* WHAT YOU SHOULD DO *
Copy every line from the records below that carries the word "against".

Stored data entries:
--------

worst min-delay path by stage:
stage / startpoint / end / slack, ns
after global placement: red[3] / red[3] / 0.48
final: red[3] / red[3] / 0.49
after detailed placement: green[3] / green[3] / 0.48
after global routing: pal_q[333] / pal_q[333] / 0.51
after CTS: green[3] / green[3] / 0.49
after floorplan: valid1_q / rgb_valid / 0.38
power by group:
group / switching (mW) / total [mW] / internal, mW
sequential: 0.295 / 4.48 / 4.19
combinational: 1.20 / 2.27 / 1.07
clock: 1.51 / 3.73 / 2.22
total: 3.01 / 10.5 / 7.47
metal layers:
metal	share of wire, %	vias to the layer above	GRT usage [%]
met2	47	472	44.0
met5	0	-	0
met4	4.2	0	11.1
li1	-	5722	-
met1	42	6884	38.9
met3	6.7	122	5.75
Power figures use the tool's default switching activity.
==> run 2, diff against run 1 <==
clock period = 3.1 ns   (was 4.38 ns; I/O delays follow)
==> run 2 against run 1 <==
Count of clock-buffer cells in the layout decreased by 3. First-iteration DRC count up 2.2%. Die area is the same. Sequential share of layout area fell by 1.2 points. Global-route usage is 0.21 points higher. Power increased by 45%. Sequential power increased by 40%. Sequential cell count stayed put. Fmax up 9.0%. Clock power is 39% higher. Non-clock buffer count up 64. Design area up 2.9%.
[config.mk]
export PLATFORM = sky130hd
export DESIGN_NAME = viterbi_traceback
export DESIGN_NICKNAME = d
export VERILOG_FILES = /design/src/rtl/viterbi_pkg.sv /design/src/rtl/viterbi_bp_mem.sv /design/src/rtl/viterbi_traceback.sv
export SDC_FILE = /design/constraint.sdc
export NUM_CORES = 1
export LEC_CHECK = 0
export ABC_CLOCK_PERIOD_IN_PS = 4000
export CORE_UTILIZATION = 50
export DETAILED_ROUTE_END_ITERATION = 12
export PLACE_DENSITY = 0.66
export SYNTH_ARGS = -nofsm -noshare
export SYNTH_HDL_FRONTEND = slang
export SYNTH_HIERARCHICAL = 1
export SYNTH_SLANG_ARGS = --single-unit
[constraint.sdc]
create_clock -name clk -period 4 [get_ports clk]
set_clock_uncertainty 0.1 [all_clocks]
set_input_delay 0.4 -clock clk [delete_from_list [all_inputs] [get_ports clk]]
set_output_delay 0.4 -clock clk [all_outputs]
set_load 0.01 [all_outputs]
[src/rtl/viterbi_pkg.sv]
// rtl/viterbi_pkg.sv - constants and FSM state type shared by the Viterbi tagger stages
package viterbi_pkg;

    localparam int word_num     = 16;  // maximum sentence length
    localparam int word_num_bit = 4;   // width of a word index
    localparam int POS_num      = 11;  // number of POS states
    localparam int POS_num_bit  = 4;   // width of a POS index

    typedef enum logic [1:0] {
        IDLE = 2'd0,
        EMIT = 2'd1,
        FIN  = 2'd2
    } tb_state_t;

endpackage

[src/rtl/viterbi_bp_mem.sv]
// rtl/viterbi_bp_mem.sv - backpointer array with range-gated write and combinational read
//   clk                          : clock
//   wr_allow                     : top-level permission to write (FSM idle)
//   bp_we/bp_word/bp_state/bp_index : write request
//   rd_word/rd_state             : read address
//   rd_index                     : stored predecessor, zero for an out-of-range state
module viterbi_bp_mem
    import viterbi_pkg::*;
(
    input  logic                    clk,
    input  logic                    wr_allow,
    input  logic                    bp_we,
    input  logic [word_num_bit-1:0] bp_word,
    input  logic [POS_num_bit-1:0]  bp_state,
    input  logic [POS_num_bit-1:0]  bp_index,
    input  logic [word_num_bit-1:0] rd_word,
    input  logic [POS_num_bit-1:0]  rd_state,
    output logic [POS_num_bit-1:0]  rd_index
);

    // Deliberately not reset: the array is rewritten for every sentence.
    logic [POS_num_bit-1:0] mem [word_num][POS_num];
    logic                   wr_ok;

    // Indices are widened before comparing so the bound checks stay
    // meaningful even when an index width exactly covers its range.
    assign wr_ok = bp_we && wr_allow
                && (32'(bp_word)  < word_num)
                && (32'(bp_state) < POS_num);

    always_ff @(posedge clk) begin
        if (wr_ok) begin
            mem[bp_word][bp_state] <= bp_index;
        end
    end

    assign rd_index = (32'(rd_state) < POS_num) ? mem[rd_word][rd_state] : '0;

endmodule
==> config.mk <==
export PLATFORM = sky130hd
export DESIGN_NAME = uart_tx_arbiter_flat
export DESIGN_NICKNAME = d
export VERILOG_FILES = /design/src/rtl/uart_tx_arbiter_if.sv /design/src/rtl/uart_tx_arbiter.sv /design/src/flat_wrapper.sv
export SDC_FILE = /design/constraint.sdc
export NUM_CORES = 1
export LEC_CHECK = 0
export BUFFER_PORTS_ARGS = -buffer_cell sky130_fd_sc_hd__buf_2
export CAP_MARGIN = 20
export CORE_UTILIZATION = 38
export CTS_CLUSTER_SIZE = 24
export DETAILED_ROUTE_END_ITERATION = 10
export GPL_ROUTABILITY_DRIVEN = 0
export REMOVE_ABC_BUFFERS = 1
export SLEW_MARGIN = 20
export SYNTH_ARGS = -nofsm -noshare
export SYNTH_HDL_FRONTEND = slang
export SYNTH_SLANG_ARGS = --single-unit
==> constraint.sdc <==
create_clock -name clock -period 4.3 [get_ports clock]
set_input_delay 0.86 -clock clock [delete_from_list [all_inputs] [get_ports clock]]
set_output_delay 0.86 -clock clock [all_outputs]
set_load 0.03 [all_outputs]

--------

* REPLY TO THE EXERCISE *
==> run 2, diff against run 1 <==
==> run 2 against run 1 <==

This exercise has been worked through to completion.